Stored data:
════════════════

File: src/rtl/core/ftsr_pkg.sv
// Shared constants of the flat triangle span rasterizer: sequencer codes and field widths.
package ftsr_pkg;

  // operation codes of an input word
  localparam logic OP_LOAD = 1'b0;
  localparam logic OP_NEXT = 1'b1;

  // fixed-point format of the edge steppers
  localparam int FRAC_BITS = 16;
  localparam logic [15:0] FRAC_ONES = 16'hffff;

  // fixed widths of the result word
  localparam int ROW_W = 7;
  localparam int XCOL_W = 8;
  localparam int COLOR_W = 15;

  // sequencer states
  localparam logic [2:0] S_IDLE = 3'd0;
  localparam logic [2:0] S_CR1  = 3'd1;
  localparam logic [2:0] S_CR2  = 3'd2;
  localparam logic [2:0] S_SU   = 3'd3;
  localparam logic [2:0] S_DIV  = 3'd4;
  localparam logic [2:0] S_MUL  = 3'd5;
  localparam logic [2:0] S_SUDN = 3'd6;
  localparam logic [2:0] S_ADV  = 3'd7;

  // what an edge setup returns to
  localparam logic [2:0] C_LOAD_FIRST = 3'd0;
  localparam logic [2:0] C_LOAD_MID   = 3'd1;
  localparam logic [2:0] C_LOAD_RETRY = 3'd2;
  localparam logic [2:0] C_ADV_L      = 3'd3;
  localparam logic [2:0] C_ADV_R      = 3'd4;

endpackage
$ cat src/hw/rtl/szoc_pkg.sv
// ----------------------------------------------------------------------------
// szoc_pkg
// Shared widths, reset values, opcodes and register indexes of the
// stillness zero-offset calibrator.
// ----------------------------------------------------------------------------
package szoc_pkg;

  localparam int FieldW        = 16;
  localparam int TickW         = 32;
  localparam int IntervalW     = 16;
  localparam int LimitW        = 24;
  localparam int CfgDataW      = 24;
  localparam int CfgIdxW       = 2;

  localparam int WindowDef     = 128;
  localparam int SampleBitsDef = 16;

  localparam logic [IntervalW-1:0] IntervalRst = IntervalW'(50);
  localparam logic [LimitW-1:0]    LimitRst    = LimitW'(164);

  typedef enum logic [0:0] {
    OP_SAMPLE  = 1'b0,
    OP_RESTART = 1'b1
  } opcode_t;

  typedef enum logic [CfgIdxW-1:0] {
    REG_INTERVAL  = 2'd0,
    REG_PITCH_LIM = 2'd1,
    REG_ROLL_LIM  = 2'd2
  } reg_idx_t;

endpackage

════════════════

▶ _EXERCISE OBJECTIVE_:
Without any alteration, repeat each entry shown above.

▶ _ANSWER SPACE_:
File: src/rtl/core/ftsr_pkg.sv
// Shared constants of the flat triangle span rasterizer: sequencer codes and field widths.
package ftsr_pkg;

  // operation codes of an input word
  localparam logic OP_LOAD = 1'b0;
  localparam logic OP_NEXT = 1'b1;

  // fixed-point format of the edge steppers
  localparam int FRAC_BITS = 16;
  localparam logic [15:0] FRAC_ONES = 16'hffff;

  // fixed widths of the result word
  localparam int ROW_W = 7;
  localparam int XCOL_W = 8;
  localparam int COLOR_W = 15;

  // sequencer states
  localparam logic [2:0] S_IDLE = 3'd0;
  localparam logic [2:0] S_CR1  = 3'd1;
  localparam logic [2:0] S_CR2  = 3'd2;
  localparam logic [2:0] S_SU   = 3'd3;
  localparam logic [2:0] S_DIV  = 3'd4;
  localparam logic [2:0] S_MUL  = 3'd5;
  localparam logic [2:0] S_SUDN = 3'd6;
  localparam logic [2:0] S_ADV  = 3'd7;

  // what an edge setup returns to
  localparam logic [2:0] C_LOAD_FIRST = 3'd0;
  localparam logic [2:0] C_LOAD_MID   = 3'd1;
  localparam logic [2:0] C_LOAD_RETRY = 3'd2;
  localparam logic [2:0] C_ADV_L      = 3'd3;
  localparam logic [2:0] C_ADV_R      = 3'd4;

endpackage
$ cat src/hw/rtl/szoc_pkg.sv
// ----------------------------------------------------------------------------
// szoc_pkg
// Shared widths, reset values, opcodes and register indexes of the
// stillness zero-offset calibrator.
// ----------------------------------------------------------------------------
package szoc_pkg;

  localparam int FieldW        = 16;
  localparam int TickW         = 32;
  localparam int IntervalW     = 16;
  localparam int LimitW        = 24;
  localparam int CfgDataW      = 24;
  localparam int CfgIdxW       = 2;

  localparam int WindowDef     = 128;
  localparam int SampleBitsDef = 16;

  localparam logic [IntervalW-1:0] IntervalRst = IntervalW'(50);
  localparam logic [LimitW-1:0]    LimitRst    = LimitW'(164);

  typedef enum logic [0:0] {
    OP_SAMPLE  = 1'b0,
    OP_RESTART = 1'b1
  } opcode_t;

  typedef enum logic [CfgIdxW-1:0] {
    REG_INTERVAL  = 2'd0,
    REG_PITCH_LIM = 2'd1,
    REG_ROLL_LIM  = 2'd2
  } reg_idx_t;

endpackage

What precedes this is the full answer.